1578. 少年漫画の「死」というリアルについて

今週号の『ムヒョとロージーの魔法律相談事務所』の感想を軸に、現代型少年マンガにおける「死」について、また持論を記述してみました。べ、べつにこんなの、一般論だなんてちっとも思ってない…っ!(///)


フラグバッキバキだなペイジさん!
今話の第88条『希望』は、ムヒョロジ大ファンを自認するオレから見ても、大失策としか思えなかった。

「悪魔なのに人間如きにサービスするとは何事だ!*1」とか、「そんな偶然に今井さんと遭遇できるなら、不時着した意味は何だったんだ!*2」とか、「悪魔長と『肉体の契約』を交わしたのに、後から回復できるんかい!*3」とか、「どうしよう、『ハラシャケ』が美味しそうで困ってます…」とか、そんな低次元な話ではなくってね。

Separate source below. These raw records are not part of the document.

`src/rtl/dvp_capture_packer_if.sv`:
```
// Packed-pixel stream between the DVP capture front-end and the frame writer.
// The source drives data/valid/sof/eol; the sink drives ready.
`default_nettype none

interface dvp_capture_packer_if #(
    parameter int OUT_WIDTH = 32
) ();
    logic [OUT_WIDTH-1:0] st_data;
    logic                 st_valid;
    logic                 st_ready;
    logic                 st_sof;
    logic                 st_eol;

    modport master (output st_data, output st_valid, output st_sof, output st_eol, input st_ready);
    modport slave  (input st_data, input st_valid, input st_sof, input st_eol, output st_ready);
endinterface

`default_nettype wire

```
`src/rtl/dvp_capture_packer.sv`:
```
// DVP capture: synchronise camera pins, assemble pixels, crop a window, pack into words, FIFO to a stream.
// Optional macro DVP_CAPTURE_PACKER_TESTPATTERN_EN adds tp_enable to replace captured beats by (x + y).
`default_nettype none

module dvp_capture_packer #(
    parameter int DATA_WIDTH      = 8,
    parameter int BYTES_PER_PIXEL = 2,
    parameter int OUT_WIDTH       = 32,
    parameter int FIFO_DEPTH_LOG2 = 4,
    parameter int COORD_BITS      = 12
) (
    input  logic                  clk,
    input  logic                  reset,
    input  logic                  enable,
    input  logic [COORD_BITS-1:0] cfg_hstart,
    input  logic [COORD_BITS-1:0] cfg_hsize,
    input  logic [COORD_BITS-1:0] cfg_vstart,
    input  logic [COORD_BITS-1:0] cfg_vsize,
    input  logic                  dvp_pclk,
    input  logic [DATA_WIDTH-1:0] dvp_data,
    input  logic                  dvp_href,
    input  logic                  dvp_vsync,
`ifdef DVP_CAPTURE_PACKER_TESTPATTERN_EN
    input  logic                  tp_enable,
`endif
    dvp_capture_packer_if.master  st,
    output logic                  frame_done,
    output logic                  overflow,
    input  logic                  status_clear
);
    localparam int PIX_W   = DATA_WIDTH * BYTES_PER_PIXEL;
    localparam int PPW     = OUT_WIDTH / PIX_W;
    localparam int SLOT_W  = (PPW > 1) ? $clog2(PPW) : 1;
    localparam int BEAT_W  = (BYTES_PER_PIXEL > 1) ? $clog2(BYTES_PER_PIXEL) : 1;
    localparam int DEPTH   = 1 << FIFO_DEPTH_LOG2;
    localparam int PTR_W   = FIFO_DEPTH_LOG2;
    localparam int CNT_W   = FIFO_DEPTH_LOG2 + 1;
    localparam int EXT_W   = COORD_BITS + 1;
    localparam int MEM_W   = OUT_WIDTH + 2;

    typedef enum logic [2:0] {S_IDLE, S_WAIT_VS, S_SYNC, S_ACTIVE, S_DROP} state_t;

    state_t                r_state, w_state_next;

    logic                  r_pclk_s1, r_pclk_s2, r_pclk_s3;
    logic                  r_href_s1, r_href_s2, r_href_s3;
    logic                  r_vsync_s1, r_vsync_s2, r_vsync_s3;
    logic [DATA_WIDTH-1:0] r_data_s1, r_data_s2;

    logic [BEAT_W-1:0]     r_beat_cnt;
    logic [PIX_W-1:0]      r_pix_acc;
    logic [COORD_BITS-1:0] r_x, r_y;
    logic [COORD_BITS-1:0] r_hstart, r_hsize, r_vstart, r_vsize;

    logic                  r_pix_valid, r_pix_eol, r_pix_final;
    logic [PIX_W-1:0]      r_pix_data;
    logic [OUT_WIDTH-1:0]  r_word;
    logic [SLOT_W-1:0]     r_slot;
    logic                  r_sof_pend;

    logic [MEM_W-1:0]      r_mem [DEPTH];
    logic [MEM_W-1:0]      r_rd_q;
    logic [PTR_W-1:0]      r_wr_ptr, r_rd_ptr;
    logic [CNT_W-1:0]      r_count;
    logic                  r_out_valid;
    logic                  r_frame_done, r_overflow;

    logic                  w_pclk_rise, w_href_fall, w_vs_rise, w_vs_fall;
    logic                  w_beat_en, w_pix_done;
    logic [DATA_WIDTH-1:0] w_beat;
    logic [PIX_W-1:0]      w_pix_shift;
    logic [EXT_W-1:0]      w_x_ext, w_y_ext, w_hend, w_vend;
    logic                  w_in_x, w_in_y, w_last_x, w_last_y;
    logic [OUT_WIDTH-1:0]  w_slot_word [PPW];
    logic [OUT_WIDTH-1:0]  w_push_data;
    logic                  w_word_full, w_active, w_push, w_accum;
    logic                  w_full, w_pop, w_wr, w_ovf;
    logic [PTR_W-1:0]      w_rd_addr;
    logic [CNT_W-1:0]      w_cnt_after_pop;

    assign w_pclk_rise = r_pclk_s2 & ~r_pclk_s3;
    assign w_href_fall = r_href_s3 & ~r_href_s2;
    assign w_vs_rise   = r_vsync_s2 & ~r_vsync_s3;
    assign w_vs_fall   = r_vsync_s3 & ~r_vsync_s2;
    assign w_beat_en   = w_pclk_rise & r_href_s2;
    assign w_pix_done  = w_beat_en & (r_beat_cnt == BEAT_W'(BYTES_PER_PIXEL - 1));

`ifdef DVP_CAPTURE_PACKER_TESTPATTERN_EN
    assign w_beat = tp_enable ? DATA_WIDTH'(r_x + r_y) : r_data_s2;
`else
    assign w_beat = r_data_s2;
`endif

    // Earlier beats shift toward the MSBs, so the first beat of a pixel ends on top.
    assign w_pix_shift = (r_pix_acc << DATA_WIDTH) | PIX_W'(w_beat);

    // One extra bit keeps start+size from wrapping at the top of the coordinate range.
    assign w_x_ext  = {1'b0, r_x};
    assign w_y_ext  = {1'b0, r_y};
    assign w_hend   = {1'b0, r_hstart} + {1'b0, r_hsize};
    assign w_vend   = {1'b0, r_vstart} + {1'b0, r_vsize};
    assign w_in_x   = (w_x_ext >= {1'b0, r_hstart}) && (w_x_ext < w_hend);
    assign w_in_y   = (w_y_ext >= {1'b0, r_vstart}) && (w_y_ext < w_vend);
    assign w_last_x = (w_x_ext + EXT_W'(1)) == w_hend;
    assign w_last_y = (w_y_ext + EXT_W'(1)) == w_vend;

    always_ff @(posedge clk) begin
        if (reset) begin
            {r_pclk_s1, r_pclk_s2, r_pclk_s3}    <= '0;
            {r_href_s1, r_href_s2, r_href_s3}    <= '0;
            {r_vsync_s1, r_vsync_s2, r_vsync_s3} <= '0;
            r_data_s1 <= '0;
            r_data_s2 <= '0;
        end else begin
            {r_pclk_s3, r_pclk_s2, r_pclk_s1}    <= {r_pclk_s2, r_pclk_s1, dvp_pclk};
            {r_href_s3, r_href_s2, r_href_s1}    <= {r_href_s2, r_href_s1, dvp_href};
            {r_vsync_s3, r_vsync_s2, r_vsync_s1} <= {r_vsync_s2, r_vsync_s1, dvp_vsync};
            r_data_s1 <= dvp_data;
            r_data_s2 <= r_data_s1;
        end
    end

    always_ff @(posedge clk) begin
        if (reset) begin
            r_beat_cnt  <= '0;
            r_pix_acc   <= '0;
            r_x         <= '0;
            r_y         <= '0;
            r_hstart    <= '0;
            r_hsize     <= '0;
            r_vstart    <= '0;
            r_vsize     <= '0;
            r_pix_valid <= 1'b0;
            r_pix_data  <= '0;
            r_pix_eol   <= 1'b0;
            r_pix_final <= 1'b0;
        end else begin
            if (w_href_fall) begin
                r_beat_cnt <= '0;
                r_x        <= '0;
            end else if (w_beat_en) begin
                r_pix_acc  <= w_pix_shift;
                r_beat_cnt <= w_pix_done ? '0 : r_beat_cnt + BEAT_W'(1);
                if (w_pix_done && (r_x != '1))
                    r_x <= r_x + COORD_BITS'(1);
            end
            if (w_vs_rise) begin
                r_y      <= '0;
                r_hstart <= cfg_hstart;
                r_hsize  <= cfg_hsize;
                r_vstart <= cfg_vstart;
                r_vsize  <= cfg_vsize;
            end else if (w_href_fall && (r_y != '1)) begin
                r_y <= r_y + COORD_BITS'(1);
            end
            r_pix_valid <= w_pix_done & w_in_x & w_in_y & (r_state == S_ACTIVE);
            r_pix_data  <= w_pix_shift;
            r_pix_eol   <= w_last_x;
            r_pix_final <= w_last_x & w_last_y;
        end
    end

    genvar gi;
    generate
        for (gi = 0; gi < PPW; gi++) begin : g_slot
            assign w_slot_word[gi] = OUT_WIDTH'(r_pix_data) << (gi * PIX_W);
        end
    endgenerate

    assign w_active    = (r_state == S_ACTIVE);
    assign w_word_full = (r_slot == SLOT_W'(PPW - 1));
    assign w_push_data = r_word | w_slot_word[r_slot];
    assign w_push      = r_pix_valid & w_active & (w_word_full | r_pix_eol);
    assign w_accum     = r_pix_valid & w_active & ~(w_word_full | r_pix_eol);

    // A pop in the same cycle frees the slot, so a push into a full FIFO is still accepted.
    assign w_full          = (r_count == CNT_W'(DEPTH));
    assign w_pop           = r_out_valid & st.st_ready;
    assign w_wr            = w_push & (~w_full | w_pop);
    assign w_ovf           = w_push & w_full & ~w_pop;
    assign w_rd_addr       = w_pop ? r_rd_ptr + PTR_W'(1) : r_rd_ptr;
    assign w_cnt_after_pop = w_pop ? r_count - CNT_W'(1) : r_count;

    always_ff @(posedge clk) begin
        if (reset) begin
            r_word     <= '0;
            r_slot     <= '0;
            r_sof_pend <= 1'b0;
        end else if (w_vs_rise) begin
            r_word     <= '0;
            r_slot     <= '0;
            r_sof_pend <= 1'b1;
        end else if (w_push) begin
            r_word <= '0;
            r_slot <= '0;
            if (w_wr)
                r_sof_pend <= 1'b0;
        end else if (w_accum) begin
            r_word <= w_push_data;
            r_slot <= r_slot + SLOT_W'(1);
        end
    end

    always_ff @(posedge clk) begin
        if (w_wr)
            r_mem[r_wr_ptr] <= {r_sof_pend, r_pix_eol, w_push_data};
    end

    always_ff @(posedge clk) begin
        r_rd_q <= r_mem[w_rd_addr];
    end

    // Data written this cycle is readable next cycle, hence valid tracks the count before this push.
    always_ff @(posedge clk) begin
        if (reset) begin
            r_wr_ptr     <= '0;
            r_rd_ptr     <= '0;
            r_count      <= '0;
            r_out_valid  <= 1'b0;
            r_frame_done <= 1'b0;
            r_overflow   <= 1'b0;
        end else begin
            if (w_wr)
                r_wr_ptr <= r_wr_ptr + PTR_W'(1);
            r_rd_ptr <= w_rd_addr;
            case ({w_wr, w_pop})
                2'b10:   r_count <= r_count + CNT_W'(1);
                2'b01:   r_count <= r_count - CNT_W'(1);
                default: r_count <= r_count;
            endcase
            r_out_valid  <= (w_cnt_after_pop != '0);
            r_frame_done <= w_wr & r_pix_final;
            r_overflow   <= w_ovf | (r_overflow & ~status_clear);
        end
    end

    always_ff @(posedge clk) begin
        if (reset)
            r_state <= S_IDLE;
        else
            r_state <= w_state_next;
    end

    always_comb begin
        w_state_next = r_state;
        case (r_state)
            S_IDLE:    if (enable) w_state_next = S_WAIT_VS;
            S_WAIT_VS: if (w_vs_rise) w_state_next = enable ? S_SYNC : S_IDLE;
            S_SYNC:    if (w_vs_fall) w_state_next = S_ACTIVE;
            S_ACTIVE: begin
                if (w_vs_rise)  w_state_next = enable ? S_SYNC : S_IDLE;
                else if (w_ovf) w_state_next = S_DROP;
            end
            S_DROP:    if (w_vs_rise) w_state_next = enable ? S_SYNC : S_IDLE;
            default:   w_state_next = S_IDLE;
        endcase
    end

    assign st.st_valid = r_out_valid;
    assign st.st_data  = r_out_valid ? r_rd_q[OUT_WIDTH-1:0] : '0;
    assign st.st_eol   = r_out_valid & r_rd_q[OUT_WIDTH];
    assign st.st_sof   = r_out_valid & r_rd_q[OUT_WIDTH+1];
    assign frame_done  = r_frame_done;
    assign overflow    = r_overflow;

endmodule

`default_nettype wire

```
`src/flat_wrapper.sv`:
```
// flat-port wrapper written by rule: the top's interface ports become plain ports
module dvp_capture_packer_flat 
#(
    parameter int DATA_WIDTH      = 8,
    parameter int BYTES_PER_PIXEL = 2,
    parameter int OUT_WIDTH       = 32,
    parameter int FIFO_DEPTH_LOG2 = 4,
    parameter int COORD_BITS      = 12
)
  (clk, reset, enable, cfg_hstart, cfg_hsize, cfg_vstart, cfg_vsize, dvp_pclk, dvp_data, dvp_href, dvp_vsync, frame_done, overflow, status_clear, st_st_data, st_st_valid, st_st_sof, st_st_eol, st_st_ready);
  dvp_capture_packer_if #(.OUT_WIDTH(OUT_WIDTH)) st_i ();
  input  logic clk;
  input  logic reset;
  input  logic enable;
  input  logic [COORD_BITS-1:0] cfg_hstart;
  input  logic [COORD_BITS-1:0] cfg_hsize;
  input  logic [COORD_BITS-1:0] cfg_vstart;
  input  logic [COORD_BITS-1:0] cfg_vsize;
  input  logic dvp_pclk;
  input  logic [DATA_WIDTH-1:0] dvp_data;
  input  logic dvp_href;
  input  logic dvp_vsync;
  output logic frame_done;
  output logic overflow;
  input  logic status_clear;
  output wire logic [$bits(st_i.st_data)-1:0] st_st_data;
  output wire logic [$bits(st_i.st_valid)-1:0] st_st_valid;
  output wire logic [$bits(st_i.st_sof)-1:0] st_st_sof;
  output wire logic [$bits(st_i.st_eol)-1:0] st_st_eol;
  input wire logic [$bits(st_i.st_ready)-1:0] st_st_ready;
  assign st_st_data = st_i.st_data;
  assign st_st_valid = st_i.st_valid;
  assign st_st_sof = st_i.st_sof;
  assign st_st_eol = st_i.st_eol;
  assign st_i.st_ready = st_st_ready;
  dvp_capture_packer #(.DATA_WIDTH(DATA_WIDTH), .BYTES_PER_PIXEL(BYTES_PER_PIXEL), .OUT_WIDTH(OUT_WIDTH), .FIFO_DEPTH_LOG2(FIFO_DEPTH_LOG2), .COORD_BITS(COORD_BITS)) u_core (.clk(clk), .reset(reset), .enable(enable), .cfg_hstart(cfg_hstart), .cfg_hsize(cfg_hsize), .cfg_vstart(cfg_vstart), .cfg_vsize(cfg_vsize), .dvp_pclk(dvp_pclk), .dvp_data(dvp_data), .dvp_href(dvp_href), .dvp_vsync(dvp_vsync), .st(st_i), .frame_done(frame_done), .overflow(overflow), .status_clear(status_clear));
endmodule
```
`config.mk`:
```
export PLATFORM = sky130hd
export DESIGN_NAME = dvp_capture_packer_flat
export DESIGN_NICKNAME = d
export VERILOG_FILES = /design/src/rtl/dvp_capture_packer_if.sv /design/src/rtl/dvp_capture_packer.sv /design/src/flat_wrapper.sv
export SDC_FILE = /design/constraint.sdc
export NUM_CORES = 1
export LEC_CHECK = 0
export BUFFER_PORTS_ARGS = -buffer_cell sky130_fd_sc_hd__buf_2
export CAP_MARGIN = 10
export CORE_ASPECT_RATIO = 0.8
export CORE_MARGIN = 2
export CORE_UTILIZATION = 60
export DETAILED_ROUTE_END_ITERATION = 10
export GPL_ROUTABILITY_DRIVEN = 0
export GPL_TIMING_DRIVEN = 0
export PLACE_DENSITY_LB_ADDON = 0.05
export SKIP_LAST_GASP = 1
export SYNTH_ARGS = -nofsm -noshare
export SYNTH_HDL_FRONTEND = slang
export SYNTH_SLANG_ARGS = --single-unit
```
`constraint.sdc`:
```
create_clock -name clk -period 5.9 [get_ports clk]
set_input_delay 0.295 -clock clk [delete_from_list [all_inputs] [get_ports clk]]
set_output_delay 0.295 -clock clk [all_outputs]
set_load 0.02 [all_outputs]
```
# Word level (Yosys, flattened, before mapping)
# Memory sizes are Yosys's and may differ from the RTL's. A register that Yosys moved wholly into a read port is not among the register bits.
# Cells that the tools add are included.
# totals
ff_bits	178
ram_bits	544
inputBits	64
output_inout_bits	37
wordCells	139
n_memories	1
# op_classes
add_sub_neg	12
magnitude_cmp	5
eq_ne	15
muxes	20
n_bitwise	36
n_reduce_logical	17
# memory_table
memory	words	width	read_ports	rd_ports_with_merged_regs	wr	line_no	source
u_core.r_mem	16	34	1	1	1	dvp_capture_packer.sv:61	logic [MEM_W-1:0] r_mem [DEPTH];
# op_table
op	count
$mux 32	4
$or 32x32->32	1
$add 12x1->13 const B	2
$add 12x12->13	2
$eq 13x13->1	2
$lt 12x13->1	2
$add 12x1->12 const B	2
$ge 12x12->1	2
$ne 12x12->1 const B	2
$and 1x1->1	21
$or 16x8->16	1
$mux 3	5
$pmux 3 s4	1
$pmux 5 s2	1
$not 1->1	9
$add 4x1->4 const B	2
$eq 3x2->1 const B	2
$mux 1	6
$reduce_and 2->1	3
$reduce_bool 2->1	3
$reduce_or 2->1	3
$add 5x1->5 const B	1
$eq 5x5->1 const B	1
$mux 5	1
other kinds (19)	26

# Depth between registers and ports, before layout
# Gate-level depths: netlist (run 1).
# logic_depth
ltp_word	8
ltp_mapped	16
depth_no_buf	16

# Least setup slack after synthesis (run 1)
# Ideal clock, no wire load.
# synth_path
path_kind	reg2reg
startpoint	register u_core.r_out_valid (netlist: u_core.st.st_valid)
endpoint	memory u_core.r_mem[3][0] in the netlist's numbering (enable)
setup_time_ns	0.467
arrival_ns	3.902
setup_slack_ns	1.531
path_stages_with_launch	8
n_path_buf	2
period_less_slack_ns	4.369
path_cell_list	dfxtp_1 > and2_1 > buf_2 > nor2_1 > a31oi_1 > clkbuf_1 > nand2_1 > nor3_1
# synth_via
elab_chain_len	5
# synth_lines
item	line_no	source
from (decl)	dvp_capture_packer.sv:65	logic r_out_valid;
from (signal assigned)	dvp_capture_packer.sv:231	r_out_valid <= (w_cnt_after_pop != '0);
$and 1x1->1	dvp_capture_packer.sv:178	assign w_pop = r_out_valid & st.st_ready;
$or 1x1->1	dvp_capture_packer.sv:179	assign w_wr = w_push & (~w_full | w_pop);
$and 1x1->1	dvp_capture_packer.sv:179	
$mux 1	dvp_capture_packer.sv:205	if (w_wr)
$mux 1 (implied by the code)	dvp_capture_packer.sv:206	r_mem[r_wr_ptr] <= {r_sof_pend, r_pix_eol, w_push_data};
to (decl)	dvp_capture_packer.sv:61	
# No other way between the ends.

# Worst setup path after layout (run 1)
# layout_path
startpoint	register u_core.r_out_valid (netlist: u_core.st.st_valid)
endpoint	register u_core.r_rd_q[24] (read register of u_core.r_mem)
# layout_via
elab_chain_len	2
# layout_lines
item	line_no	source
$and 1x1->1	dvp_capture_packer.sv:178	
$mux 4	dvp_capture_packer.sv:181	assign w_rd_addr = w_pop ? r_rd_ptr + PTR_W'(1) : r_rd_ptr;
to (decl)	dvp_capture_packer.sv:62	logic [MEM_W-1:0] r_rd_q;
# No other way between the ends.
# A chain may end at the register's enable or synchronous reset.

==> results.yml, run 1 <==
run_status:
  outcome: "finished clean"
cells_and_area:
  layout.cells.non_filler: 2901
  area_growth_pct: 16.9
  nets: 2316
  antenna_cells: 0
  drive_above_1_share_pct: 20.7
critical_path:
  start_kind: "register"
  r2r-start: "u_core.st.st_valid$_SDFF_PP0_"
  crit_chain: "and2_1 > buf_2 > mux2i_1 > clkbuf_1 > clkbuf_1 > mux4_2 > mux4_2"
  path_max_fanout: 10
  cp_slowest_cell: "clkbuf_1"
  rrSetupSlack_ps: 1760
  worstSetupPathType: "register to register"
  crit_family: "buffers and inverters"
  slowest_delay_ps: 850
  crit_start: "u_core.st.st_valid$_SDFF_PP0_"
  endpoint_kind: "register"
  path_buf_inv: 3
  worstPathRequired_ps: 6370
  crit_arrival_ps: 4600
timing:
  max_freq_ghz: 0.242
  period_share_pct: 70.1
  min_period_ps: 4140
  hold_viol_final: 0
  hold-worst-slack_ps: 119
  rsz0062_at_grt: "no"
  clock_skew_ps: 24.0
  final_max_slew_viol_count: 0
  setup_viol: 0
  slew_headroom_pct: 11.6
  worst_pin_slew_ps: 1320
pwr:
  powerDensity_nw_per_um2: 327
  leakage_nw: 12.5
  max-vdd-ir-drop_uv: 274
  p_total_w: 0.0116
synth:
  async_flop_share_pct: 0
  syn_avg_cell_area_um2: 16.0
  ys_ff_latch: 756
  synth_flop_cell: "edfxtp_1"
  synth-edff-count: 544
  ys_types: 60
  syn-cell-area_um2: 30300
  ys_seq_area_share_pct: 67.9
  synth_top_area_cell: "edfxtp_1"
  ys_top_cells_by_area: "edfxtp_1 (54%), dfxtp_1 (14%), mux4_2 (13%), ha_1 (3.3%), a21oi_1 (1.9%)"
  synth_top_area_share_pct: 53.9
  ys_warn_count: 0
  synth.net_count: 2043
  syn_inst: 1896
global_routing:
  antenna_found_initial: 0
  grt_pass1_vias: 17268
  grt_util_all_layers_pct: 27.8
  grt_pass1_wl_mm: 107
  grt_overflow: 0
  grt_max_degree: 23
detailed_routing:
  drt-wirelength-per-cell_um: 24.3
  ant_nets: 0
  drt_iter0_drc: 1641
  vias: 17372
  routed_via_density: 5.99
  route.detailed.drc: 0
  routed_wl_mm: 70.5
  first_pass_iters: 5
clock_network:
  postCtsSetupRepairBufs: 0
  cts_root_buf: "clkbuf_16"
  cts_tree: "yes"
  cts.clk_slew.worst_paths_ps: 60
  htreeDepth: 3
  cts.sinks: 756
  clk_path_buf_depth: 3
  insertion_delay_ps: 620
  cts_buffers: 72
floorplan:
  io_pins: 101
  rows: 73
  die_height_um: 205
  core_um2: 49800
  die_area_um2: 52400
  initial_core_util_pct: 60.9
  die_x_um: 255
placement:
  dp.cells: 2710
  place_hpwl_mm: 46.8
  buffer_ports.inserted: 100
worst_hold_path:
  hold_start: "enable"
  min_path_type: "input port to register"
run:
  maxCapViolCount: 0
worst paths after layout:
path	cells after the start	endpoint
worst min register to register	1	u_core.r_vsync_s2$_SDFF_PP0_
worst min-delay path	5	u_core.r_state[1]$_SDFFE_PP0P_
worst max register to register	7	u_core.r_rd_q[24]$_DFF_P_
worst max-delay path	7	u_core.r_rd_q[24]$_DFF_P_
cells in the mapped netlist (all sizes together) (8+ instances only):
cell    count
and3       24
inv        40
mux4      170
nand3      20
nor2       88
a21oi     118
o21ai      34
clkbuf     58
nor3       14
xor2       29
or3         9
ha         81
and2       38
nor2b      50
nand2     154
o21a        8
nand2b     14
a21o       45
dfxtp     212
buf        24
xnor2      50
edfxtp    544
registers in the layout (all words and copies together) (netlist names), 3 cells and up:
| register | cells |
|---|---|
| u_core.r_mem | 544 |
| u_core.r_data_s1 | 8 |
| u_core.r_vstart | 12 |
| u_core.r_pix_data | 16 |
| u_core.r_rd_ptr | 4 |
| u_core.r_word | 32 |
| u_core.r_x | 12 |
| u_core.r_vsize | 12 |
| u_core.r_rd_q | 34 |
| u_core.r_count | 5 |
| u_core.r_pix_acc | 8 |
| u_core.r_state | 3 |
| u_core.r_data_s2 | 8 |
| u_core.r_hsize | 12 |
| u_core.r_hstart | 12 |
| u_core.r_wr_ptr | 4 |
| u_core.r_y | 12 |
timing repair:
item                                   4_1_cts  5_1_grt
hold buffers                                60        0
endpoints found under the hold margin       60        0
gates resized for setup                      0        0
cells by family after synthesis:
logic type	synth area share, %
and+or+nand+nor	7.09
adders and majority gates	3.47
buffers and inverters	1.59
AOI/OAI and AO/OA	4.91
xor gates and xnor gates	2.43
muxes	12.7
DFF	67.9
layout make-up:
cell class                 count  area (um^2)
sequential                   756        20600
fill                        3245        14300
multi-input combinational   1018         9380
clock buffer                  96         2040
timing repair buffer         199         1840
tap                          675          845
buffer                        82          332
clock inverter                35          293
inverter                      40          150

心の底からの願望として、ペイジさんには死んで頂きたかった。と主張すれば、過激派と捉えられるかもしれない。そんな些細な誤解なんて承知です。

ペイジさんは今週で死んでおくべきだったんだ。そのまま感動の『お涙頂戴話』でもして、彼の数多ある失態をうやむやにすべきだったんだ。ペイジは死後に美化されるべき存在だったんだ。


ムヒョロジ=登場人物が死亡するマンガ
そもそもムヒョロジは、少年マンガ独特の『登場人物の全員生還論』から距離を置いていた。だからこそ、自分はこのマンガを評価してきた。六氷が「冷血非情のリアリスト」であることは、本作にとっての善意だ。同様に、このマンガで「敵味方が簡単に死ぬ(退場する)こと」は、やはり本作にとって善意だったと断言できる。

所詮は少年向けのマンガなんだし、その大半は「希望」や「理想」や「冒険心」なりの空想で満たして構わない。だけどね。肝心な局面では『リアル(死)』に徹した描写演出がないと、やがて作品自体が空虚な『夢物語100%』になるんだよ。

嘘っぱちの希望で塗り固めたマンガ。そんなのから、本当の「希望」なんて抱けないじゃない? マンガから「リアル(死)」を損うことはイコール、夢を損なうことと同じだ。なぜなら、過酷なリアルから勝ち取る「希望」が見出せないから。ToLoveるのような、アンリアルお色気マンガも同様に、苦手なマンガの部類に属してる。


マンガの中の「リアル」について
結論から述べると、『リアル』の積み重ねってのは、読者に『夢』を与えるために不可欠な要素なんだよ。

以前にはかがみさんジャンプ感想でも「ワンピの不死論」で盛大に物議を招きました。騒動が収まった今、わざわざ蒸し返すのも酷い仕打ちなんですけども…。

ガッシュには感動するが、ワンピースには感動しない」という意見は、自分の持論から展開すると、これは筋が通る意見です。どちらもバトルで死なない。だけどガッシュには、確固たる「負けて失うモノ」が設定上にある。これぞ『リアル』だ。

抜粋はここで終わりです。